Some highlights of the manager’s rant:
“Gio wears the same hat all year. Hats accrue dirt. Hats accrue substances, stuff. We pitched him in a day game. Did Gio have some sunscreen at some point in his career to make sure he doesn’t get some kind of melanoma? Possibly. Does he use rosin to help? Possibly. Are these things baseball really wants to crack down on? No. It’s not. I know that completely firsthand from the commissioner’s office. That is not anything that is going to affect his ability to compete.”
“There are people that are effectively not even trying to hide, essentially flipping the bird at the league with how they’re cheating in this game with concocted substances. There are players that have been monetized for it. There are players that are obviously doing it, going to their glove. There’s clear video of it. You can tell the pitchers that are doing it because they don’t want to go to their mouth, which Gio does off the rubber.”
“Major League Baseball is trying their best to [police] this in a manner that doesn’t create any black eyes for the integrity of the game that we love. But speaking of integrity, how about the integrity of the guys that are doing it clean? How about the guys that are pitching their tails off in MLB that are doing it clean and have an unfair competitive advantage for the guys who are clearly loading up concoctions that they actually advertise, don’t do anything to hide, even in plain view? That’s the guys I’m speaking for. I’m speaking the hitters who have a living to make based against stuff that’s already very, very good.”
Ultimately, this is exactly what Bauer wanted. He came out against overt cheating a couple of years back, complained that MLB wasn’t doing anything to curb it, began overtly cheating himself in order to prove his point, and ended up winning a Cy Young Award. If baseball continues to do nothing, Bauer seems content to continue his domination. If baseball cracks down, then the pitcher will have achieved what he asked for in the first place.

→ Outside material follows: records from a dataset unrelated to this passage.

`design/flow/run.sh`:
```
#!/bin/bash
# the make line also repeats each setting of config.mk as NAME=value (left out here)
make -C /OpenROAD-flow-scripts/flow DESIGN_CONFIG=/design/flow/config.mk WORK_HOME=/design/flow/orfs CLKGATE_MAP_FILE= finish
```
`design/flow/config.mk`:
```
export PLATFORM = sky130hd
export DESIGN_NAME = top
export DESIGN_NICKNAME = top
export VERILOG_FILES = /design/flow/design.v
export SDC_FILE = /design/flow/constraint.sdc
export NUM_CORES = 4
export LEC_CHECK = 0
export ABC_AREA = 0
export CAP_MARGIN = 5
export CORE_MARGIN = 8
export CORE_UTILIZATION = 51
export CTS_CLUSTER_DIAMETER = 28
export CTS_CLUSTER_SIZE = 50
export GPL_ROUTABILITY_DRIVEN = 0
export MIN_ROUTING_LAYER = met1
export PLACE_DENSITY_LB_ADDON = 0.07
export SETUP_SLACK_MARGIN = 0.68
export SLEW_MARGIN = 20
```
`design/flow/constraint.sdc`:
```
create_clock -name core_clock -period 4.09 [get_ports {clk}]
set_input_delay 0.8180 -clock core_clock [delete_from_list [all_inputs] [get_ports {clk}]]
set_output_delay 0.8180 -clock core_clock [all_outputs]
set_load 0.01 [all_outputs]
```
`design/flow/design.v`:
```
module control_unit(
    input clk, rst,
    output reg a_sel, b_sel, PP1_CE, PP2_CE, add, PR_CE, PI_CE
);
    parameter S1 = 3'b001,
              S2 = 3'b010,
              S3 = 3'b011,
              S4 = 3'b100,
              S5 = 3'b101;
    reg [2:0] state, next;
    always @(posedge clk or posedge rst) begin
        if (rst)
            state <= S1;
        else
            state <= next;
    end
    always @(*) begin
        next = S1;
        PP1_CE = 0;
        PP2_CE = 0;
        add = 0;
        PR_CE = 0;
        PI_CE = 0;
        a_sel = 0;
        b_sel = 0;
        case (state) 
            S1: begin
					if(!rst)
                next = S2;
                PP1_CE = 1;
            end
            S2: begin
                next = S3;
                a_sel = 1;
                b_sel = 1;					 
                PP2_CE = 1;
            end
            S3: begin
                next = S4;
                b_sel = 1;
                PP1_CE = 1;					
                add = 1;
                PR_CE = 1;
            end
            S4: begin
                next = S5;
                a_sel = 1;
                PP2_CE = 1;
            end
            S5: begin
                next = S1;
                PI_CE = 1;
            end
        endcase
    end
endmodule
module datapath(
    input clk, rst,
    input a_sel, b_sel, PP1_CE, PP2_CE, add, PR_CE, PI_CE,
    input [11:0] ar, ai, br, bi,
    output reg [23:0] Pr, Pi
);
    wire [11:0] a_mux, b_mux;
    reg [23:0] PP1, PP2, PPs;
    wire [23:0] pro;
    assign a_mux = a_sel ? ai : ar;
    assign b_mux = b_sel ? bi : br;
    assign pro = a_mux * b_mux;  
    always @(posedge clk or posedge rst) begin
        if (rst) begin
            PP1 <= 0;
            PP2 <= 0;
        end else begin
            if (PP1_CE) 
                PP1 <= pro;
            if (PP2_CE) 
                PP2 <= pro;
        end
    end
    always @(*) begin
        if (!add)
            PPs = PP1 + PP2;
        else
            PPs = PP1 - PP2;
    end
    always @(posedge clk or posedge rst) begin
        if (rst) begin
            Pr <= 0;
            Pi <= 0;
        end else begin
            if (PR_CE) 
                Pr <= PPs;
            if (PI_CE) 
                Pi <= PPs;
        end
    end
endmodule
module top(
    input rst, clk,
    input [11:0] ar, ai, br, bi,
    output [23:0] Pi, Pr
);
    wire PP1_CE, PP2_CE, a_sel, b_sel, add, PI_CE, PR_CE;
    control_unit uut1(
        .clk(clk),
        .rst(rst),
        .a_sel(a_sel),
        .b_sel(b_sel),
        .PP1_CE(PP1_CE),
        .PP2_CE(PP2_CE),
        .add(add),
        .PR_CE(PR_CE),
        .PI_CE(PI_CE)
    );
    datapath uut2(
        .clk(clk),
        .rst(rst),
        .a_sel(a_sel),
        .b_sel(b_sel),
        .PP1_CE(PP1_CE),
        .PP2_CE(PP2_CE),
        .add(add),
        .PR_CE(PR_CE),
        .PI_CE(PI_CE),
        .ar(ar),
        .ai(ai),
        .br(br),
        .bi(bi),
        .Pr(Pr),
        .Pi(Pi)
    );
endmodule
```
==> results of run 1 <==
==> cell type report <==
class | instances | area (um^2) | share of cell area
Clock inverter | 7 | 57.56 | 0.003697
Multi-Input combinational cell | 914 | 8727 | 0.5606
Sequential cell | 101 | 2532 | 0.1627
Tap cell | 270 | 337.8 | 0.02170
Inverter | 159 | 600.6 | 0.03858
Clock buffer | 9 | 225.2 | 0.01447
Timing Repair Buffer | 340 | 3085 | 0.1982
==> metrics by stage <==
stage,setup TNS (ns),cell area [um^2]
3_5_place_dp,-58.45,13350
3_3_place_gp,-56.65,13350
5_1_grt,-47.03,15570
6_report,-40.29,15570
2_1_floorplan,-32.00,11020
4_1_cts,-37.69,14840
==> timing repair <==
item                       in CTS  in global routing
pin swaps                      94                 72
setup endpoints to repair      64                 64
gates resized                 231                104
gates cloned                    1                  0
setup buffers                  50                 28
==> layer usage <==
layer  part of all wire  GRT usage
met2               0.51     0.4104
met4              0.035    0.08071
met3              0.038    0.03393
met5                  0          0
met1               0.41     0.2698
==> results.sh, run 1 <==
# flow metrics
export IMPL_status="failed layout checks"
export IMPL_so_faults="negative setup slack"
export IMPL_rows=52
export IMPL_ys_sh_simple=0.1690
export IMPL_routed_via_density=5.295
export IMPL_drtPass1Iterations=5
export IMPL_crit_arrival_ns=5.76
export IMPL_start_kind="flip-flop"
export IMPL_topCellsByArea="dfrtp_1 (24%), fa_1 (19%), ha_1 (10%)"
export IMPL_cts_tree="built"
export IMPL_cp_endpoint="uut2.PP1[17]$_DFFE_PP0P_"
export IMPL_warnings=29
export IMPL_fp_nets=1450
export IMPL_reg2reg_to="uut2.PP1[17]$_DFFE_PP0P_"
export IMPL_ys_cells=1213
export IMPL_hp_class="reg2reg"
export IMPL_crit_path_top_delay_cell="fa_1"
export IMPL_wl_per_cell_um=16.82
export IMPL_final_instance_count_excl_fill=1800
export IMPL_initCoreUtil=0.5208
export IMPL_portBuffers=97
export IMPL_skew_ns=0.01111
export IMPL_drt_iter0_markers=506
export IMPL_worstSetupStartpoint="uut1.state[2]$_DFF_PP0_"
export IMPL_yosys_warnings=2
export IMPL_maxSlewHeadroom=0.4642
export IMPL_antenna_left=0
export IMPL_reg2reg_slack_ns=-1.44
export IMPL_synth_flops=101
export IMPL_dp_hpwl_mm=21.91
export IMPL_synth_seq_share=0.2392
export IMPL_antennaDiodeCount=0
export IMPL_adder_share=0.2931
export IMPL_whs_path_depth=0
export IMPL_setup_slack_ns=-1.435
export IMPL_hold_ws_ns=0.4830
export IMPL_grt_setup_unrepaired="true"
export IMPL_drt_wl_total_mm=30.28
export IMPL_grt_first_pass_wirelength_mm=48.57
export IMPL_root_buffer="clkbuf_16"
export IMPL_cp_buffers_inverters=5
export IMPL_cts_hold_buf=0
export IMPL_grt_max_degree=58
export IMPL_num_fill_cells=1389
export IMPL_top_cell_area_share=0.2367
export IMPL_end_kind="flip-flop"
export IMPL_synth_area_per_cell_um2=8.715
export IMPL_min_delay_start="uut1.state[2]$_DFF_PP0_"
export IMPL_drv_cap=0
export IMPL_path_common_cell="fa_1"
export IMPL_cts_sinks=101
export IMPL_drc=0
export IMPL_final_util=0.7668
export IMPL_min_period_ns=5.525
export IMPL_path_clk_slew_ns=0.07
export IMPL_worstPathRequired_ns=4.32
export IMPL_die_area_mm2=0.02559
export IMPL_cts_buffers=9
export IMPL_grt_usage=0.2274
export IMPL_syn_cell_area_mm2=0.01057
export IMPL_synth_async_reset_ratio=1.000
export IMPL_path_class="reg2reg"
export IMPL_crit_chain="nor2_4, buf_12, buf_12, mux2_4, buf_6, nand2_1, fa_1, fa_1, fa_1, fa_1, fa_1, inv_2, ha_4, nand3_4, buf_6, o311ai_4, a31oi_2, xnor2_1, mux2_4"
export IMPL_antenna_found_initial=0
export IMPL_timing_final_max_slew_violations=0
export IMPL_vias=9531
export IMPL_dp_cells=1705
export IMPL_syn_to_final_growth_pct=47.25
export IMPL_setup_viol=36
export IMPL_synthFlopType="dfrtp_1"
export IMPL_most_common_cell="nand2_1"
export IMPL_ys_sh_xor=0.04308
export IMPL_pin_count=98
export IMPL_aoi_share=0.1117
export IMPL_pre_cts_ws_ns=-1.919
export IMPL_clk_latency_ns=0.35
export IMPL_cp_top_family="adder cells"
export IMPL_top_logic_kind="adder cells"
export IMPL_grt_overflow_total=0
export IMPL_die_h_um=160.0
export IMPL_timing_rr_start="uut1.state[2]$_DFF_PP0_"
export IMPL_top_cells_by_count="nand2_1 (222), inv_1 (159), fa_1 (101)"
export IMPL_core_mm2=0.02030
export IMPL_htreeDepth=3
export IMPL_tightestPinTransition_ns=0.8020
export IMPL_synthMuxAreaShare=0.07314
export IMPL_cp_max_fo=6
export IMPL_timing_fmax_mhz=181.0
export IMPL_nets=1762
export IMPL_synth_top_cell_by_area="dfrtp_1"
export IMPL_dieWidth_um=160.0
export IMPL_min_to="uut1.state[4]$_DFF_PP0_"
export IMPL_max_stage_delay_ns=0.53
export IMPL_synth_cell_types=58
export IMPL_finalCritPeriodShare=1.351
export IMPL_yosys_area_mm2=0.01057
export IMPL_grt_pass1_vias=9869
export IMPL_crit_cells=19
export IMPL_clock_path_buffers=2
export IMPL_edf_count=0
export IMPL_reg2regPathDepth=19
export IMPL_finalHoldViolCount=0
export IMPL_syn_inst=1213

Yesterday, Tony La Russa had nothing to do with Gallegos’s cap being confiscated. That was all Joe West, with an assist from second-base umpire Dan Bellino, who initially spotted the discoloration. In fact, La Russa’s position seems to be entirely consistent with where he stood 15 years ago regarding Kenny Rogers. He is an old-school manager, and the old school says that there’s nothing wrong with a little pine tar on a baseball.
What we still don’t know, based on this season’s withering response, is whether MLB agrees.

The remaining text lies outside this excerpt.